Well, the good news, in responding to that, is that capacity for testing is at a record high. The hon. Gentleman raised the issue of testing in the top 10 local authorities—well, I have got the figures here. Yesterday, we processed 9,278 tests just in pillar 2—so outside of the NHS testing capacity—in just those top 10 local authority areas. Just yesterday, we processed 1,428 tests in his own local authority area.
The good news is that capacity is at record levels and that a record number of people are able to get tests. I do not deny that it is an enormous challenge. When a service is free, it is inevitable that demand will rise. The challenge is to make sure that we prioritise the tests that we have as a nation for those who most need them, as I set out in my answer.
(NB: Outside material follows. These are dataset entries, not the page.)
File: src/rtl/pca_pkg.sv
// Package for the phase current auto-ranging block: field widths, gain limits,
// configuration register indexes and the packed stream item layouts.
// No dependencies.
`timescale 1ns / 1ps
`default_nettype none

package pca_pkg;

    // Converter reading and scale widths
    localparam int RAW_W   = 12;
    localparam int SCALE_W = 24;
    localparam int THR_W   = 12;
    localparam int OUT_W   = RAW_W + SCALE_W;  // 36-bit Q20.16 result
    localparam int CODE_W  = 3;

    // Gain code 0 is a gain of two, the top code a gain of 64
    localparam logic [CODE_W-1:0] TOP_GAIN_CODE = 3'd5;
    localparam logic [CODE_W-1:0] MIN_GAIN_CODE = 3'd0;

    // Configuration port
    localparam int CFG_ADDR_W = 3;
    localparam int CFG_DATA_W = SCALE_W;

    // Reset values of the thresholds
    localparam logic [THR_W-1:0] HALVE_THR_RST  = 12'd3584;
    localparam logic [THR_W-1:0] DOUBLE_THR_RST = 12'd512;

    typedef enum logic [CFG_ADDR_W-1:0] {
        CFG_HALVE_THR  = 3'd0,
        CFG_DOUBLE_THR = 3'd1,
        CFG_SWAP_V_W   = 3'd2,
        CFG_SUPPLY_SCL = 3'd3,
        CFG_CURRENT_SCL = 3'd4
    } t_cfg_idx;

    // Input sample set, first field in the low bits (48 bits, whole bytes)
    typedef struct packed {
        logic [RAW_W-1:0] phase_w_raw;
        logic [RAW_W-1:0] phase_v_raw;
        logic [RAW_W-1:0] phase_u_raw;
        logic [RAW_W-1:0] supply_raw;
    } t_in_item;

    localparam int IN_DATA_W  = $bits(t_in_item);
    localparam int RES_BITS   = 4 * OUT_W + 3 * CODE_W;
    localparam int OUT_DATA_W = ((RES_BITS + 7) / 8) * 8;

    // Result item, first field in the low bits, zero pad on top
    typedef struct packed {
        logic [OUT_DATA_W-RES_BITS-1:0] pad;
        logic [CODE_W-1:0]             gain_code_w;
        logic [CODE_W-1:0]             gain_code_v;
        logic [CODE_W-1:0]             gain_code_u;
        logic [OUT_W-1:0]              w_amps;
        logic [OUT_W-1:0]              v_amps;
        logic [OUT_W-1:0]              u_amps;
        logic [OUT_W-1:0]              supply_volts;
    } t_out_item;

endpackage

`default_nettype wire

File: src/rtl/phase_current_autorange.sv
// Top level of the phase current auto-ranging block: supply and phase current
// scaling with per-phase PGA gain tracking. Depends on pca_pkg.
`timescale 1ns / 1ps
`default_nettype none

//  channel   | direction | handshake                     | payload
//  ----------+-----------+-------------------------------+---------------------------------
//  s_axis    | in        | i_s_axis_tvalid/o_s_axis_tready | supply, U, V, W raw readings
//  m_axis    | out       | o_m_axis_tvalid/i_m_axis_tready | volts, 3 currents, 3 gain codes
//  cfg       | in        | i_cfg_we (no wait)            | index i_cfg_addr, i_cfg_wdata
//
// One sample set per cycle sustained while the output is not stalled; the result
// passes through the input register, then the result register, before it is
// offered. The four multipliers and the gain update sit between those two
// registers.
// Synchronous active-low reset clears the valid flags and gain codes (gain of two)
// and loads the configuration reset values. A stalled output holds its result;
// the input register still drains into it as soon as the result is taken.

module phase_current_autorange (
    input  wire                              i_clk,
    input  wire                              i_rst_n,
    // fields low to high: supply_raw, phase_u_raw, phase_v_raw, phase_w_raw
    input  wire  [pca_pkg::IN_DATA_W-1:0]    i_s_axis_tdata,
    input  wire                              i_s_axis_tvalid,
    output logic                             o_s_axis_tready,
    // fields low to high: supply_volts, u_amps, v_amps, w_amps,
    // gain_code_u, gain_code_v, gain_code_w, zero pad
    output logic [pca_pkg::OUT_DATA_W-1:0]   o_m_axis_tdata,
    output logic                             o_m_axis_tvalid,
    input  wire                              i_m_axis_tready,
    input  wire                              i_cfg_we,
    input  wire  [pca_pkg::CFG_ADDR_W-1:0]   i_cfg_addr,
    input  wire  [pca_pkg::CFG_DATA_W-1:0]   i_cfg_wdata
);

    // Configuration registers
    logic [pca_pkg::THR_W-1:0]   r_halve_thr;
    logic [pca_pkg::THR_W-1:0]   r_double_thr;
    logic                        r_swap_v_w;
    logic [pca_pkg::SCALE_W-1:0] r_supply_scale;
    logic [pca_pkg::SCALE_W-1:0] r_current_scale;

    // Pipeline registers
    logic                        r_in_valid;
    pca_pkg::t_in_item           r_in_item;
    logic                        r_out_valid;
    pca_pkg::t_out_item          r_out_item;
    pca_pkg::t_out_item          n_out_item;

    // Gain state, one code per physical phase
    logic [pca_pkg::CODE_W-1:0]  r_gain_u;
    logic [pca_pkg::CODE_W-1:0]  r_gain_v;
    logic [pca_pkg::CODE_W-1:0]  r_gain_w;
    logic [pca_pkg::CODE_W-1:0]  n_gain_u;
    logic [pca_pkg::CODE_W-1:0]  n_gain_v;
    logic [pca_pkg::CODE_W-1:0]  n_gain_w;

    logic                        out_free;
    logic                        advance;
    logic                        in_xfer;

    logic [pca_pkg::OUT_W-1:0]   cur_u;
    logic [pca_pkg::OUT_W-1:0]   cur_v;
    logic [pca_pkg::OUT_W-1:0]   cur_w;

    // Divide the scaled reading by the PGA gain 2^(code+1)
    function automatic logic [pca_pkg::OUT_W-1:0] scale_phase(
        input logic [pca_pkg::RAW_W-1:0]   raw,
        input logic [pca_pkg::SCALE_W-1:0] scl,
        input logic [pca_pkg::CODE_W-1:0]  code
    );
        logic [pca_pkg::OUT_W-1:0]    prod;
        logic [pca_pkg::CODE_W:0]     sh;
        prod = pca_pkg::OUT_W'(raw) * pca_pkg::OUT_W'(scl);
        sh   = {1'b0, code} + (pca_pkg::CODE_W+1)'(1);
        return prod >> sh;
    endfunction

    // Halve has priority; a blocked halve falls through to the double test
    function automatic logic [pca_pkg::CODE_W-1:0] next_gain(
        input logic [pca_pkg::RAW_W-1:0]  raw,
        input logic [pca_pkg::CODE_W-1:0] code,
        input logic [pca_pkg::THR_W-1:0]  hi_thr,
        input logic [pca_pkg::THR_W-1:0]  lo_thr
    );
        logic [pca_pkg::CODE_W-1:0] res;
        res = code;
        if (raw > hi_thr && code != pca_pkg::MIN_GAIN_CODE) begin
            res = code - pca_pkg::CODE_W'(1);
        end else if (raw < lo_thr && code < pca_pkg::TOP_GAIN_CODE) begin
            res = code + pca_pkg::CODE_W'(1);
        end
        return res;
    endfunction

    // Handshake: result register frees when taken, input register drains into it
    assign out_free        = !r_out_valid || i_m_axis_tready;
    assign advance         = r_in_valid && out_free;
    assign o_s_axis_tready = !r_in_valid || out_free;
    assign in_xfer         = i_s_axis_tvalid && o_s_axis_tready;

    // Scaling and gain update for the sample in the input register
    always_comb begin
        cur_u = scale_phase(r_in_item.phase_u_raw, r_current_scale, r_gain_u);
        cur_v = scale_phase(r_in_item.phase_v_raw, r_current_scale, r_gain_v);
        cur_w = scale_phase(r_in_item.phase_w_raw, r_current_scale, r_gain_w);

        n_gain_u = next_gain(r_in_item.phase_u_raw, r_gain_u, r_halve_thr, r_double_thr);
        n_gain_v = next_gain(r_in_item.phase_v_raw, r_gain_v, r_halve_thr, r_double_thr);
        n_gain_w = next_gain(r_in_item.phase_w_raw, r_gain_w, r_halve_thr, r_double_thr);

        n_out_item              = '0;
        n_out_item.supply_volts = pca_pkg::OUT_W'(r_in_item.supply_raw)
                                  * pca_pkg::OUT_W'(r_supply_scale);
        n_out_item.u_amps       = cur_u;
        n_out_item.v_amps       = r_swap_v_w ? cur_w : cur_v;
        n_out_item.w_amps       = r_swap_v_w ? cur_v : cur_w;
        n_out_item.gain_code_u  = n_gain_u;
        n_out_item.gain_code_v  = n_gain_v;
        n_out_item.gain_code_w  = n_gain_w;
    end

    // Configuration writes
    always_ff @(posedge i_clk) begin
        if (!i_rst_n) begin
            r_halve_thr     <= pca_pkg::HALVE_THR_RST;
            r_double_thr    <= pca_pkg::DOUBLE_THR_RST;
            r_swap_v_w      <= 1'b0;
            r_supply_scale  <= '0;
            r_current_scale <= '0;
        end else if (i_cfg_we) begin
            case (pca_pkg::t_cfg_idx'(i_cfg_addr))
                pca_pkg::CFG_HALVE_THR:   r_halve_thr     <= i_cfg_wdata[pca_pkg::THR_W-1:0];
                pca_pkg::CFG_DOUBLE_THR:  r_double_thr    <= i_cfg_wdata[pca_pkg::THR_W-1:0];
                pca_pkg::CFG_SWAP_V_W:    r_swap_v_w      <= i_cfg_wdata[0];
                pca_pkg::CFG_SUPPLY_SCL:  r_supply_scale  <= i_cfg_wdata;
                pca_pkg::CFG_CURRENT_SCL: r_current_scale <= i_cfg_wdata;
                default: ;
            endcase
        end
    end

    // Input register
    always_ff @(posedge i_clk) begin
        if (!i_rst_n) begin
            r_in_valid <= 1'b0;
        end else if (in_xfer) begin
            r_in_valid <= 1'b1;
        end else if (advance) begin
            r_in_valid <= 1'b0;
        end
    end

    always_ff @(posedge i_clk) begin
        if (in_xfer) begin
            r_in_item <= pca_pkg::t_in_item'(i_s_axis_tdata);
        end
    end

    // Result register and gain state move together
    always_ff @(posedge i_clk) begin
        if (!i_rst_n) begin
            r_out_valid <= 1'b0;
            r_gain_u    <= pca_pkg::MIN_GAIN_CODE;
            r_gain_v    <= pca_pkg::MIN_GAIN_CODE;
            r_gain_w    <= pca_pkg::MIN_GAIN_CODE;
        end else begin
            if (advance) begin
                r_out_valid <= 1'b1;
                r_gain_u    <= n_gain_u;
                r_gain_v    <= n_gain_v;
                r_gain_w    <= n_gain_w;
            end else if (i_m_axis_tready) begin
                r_out_valid <= 1'b0;
            end
        end
    end

    always_ff @(posedge i_clk) begin
        if (advance) begin
            r_out_item <= n_out_item;
        end
    end

    assign o_m_axis_tvalid = r_out_valid;
    assign o_m_axis_tdata  = r_out_item;

    // Gain codes stay in range
    a_gain_range: assert property (@(posedge i_clk) disable iff (!i_rst_n)
        r_gain_u <= pca_pkg::TOP_GAIN_CODE && r_gain_v <= pca_pkg::TOP_GAIN_CODE
        && r_gain_w <= pca_pkg::TOP_GAIN_CODE)
        else $error("gain code beyond top code");

    // Gain state only changes when a sample moves into the result register
    a_gain_hold: assert property (@(posedge i_clk) disable iff (!i_rst_n)
        !advance |=> ($stable(r_gain_u) && $stable(r_gain_v) && $stable(r_gain_w)))
        else $error("gain code changed without a sample");

    // A sample leaving the input register is offered on the output next cycle,
    // carrying the gain codes just stored
    a_result_offered: assert property (@(posedge i_clk) disable iff (!i_rst_n)
        advance |=> (o_m_axis_tvalid && r_out_item.gain_code_u == r_gain_u
        && r_out_item.gain_code_w == r_gain_w))
        else $error("result lost or gain codes mismatched");

endmodule

`default_nettype wire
The hon. Gentleman asks about the backlog, which is actually falling and is less than one day’s processing capacity. He also asked about our being able to have testing capacity so that we can re-enable the economy and get things going. As he well knows, there is a huge effort to expand—using the next generation of technologies —the tests that we need to deliver to reopen parts of the economy, and we will deliver on that.
We will deliver on the challenges of today. I do not deny those challenges, but I face the facts in order to deliver on those challenges, rather than simply complaining. The hon. Gentleman should welcome the record capacity and the contact tracing, which are playing their part in responding to the virus.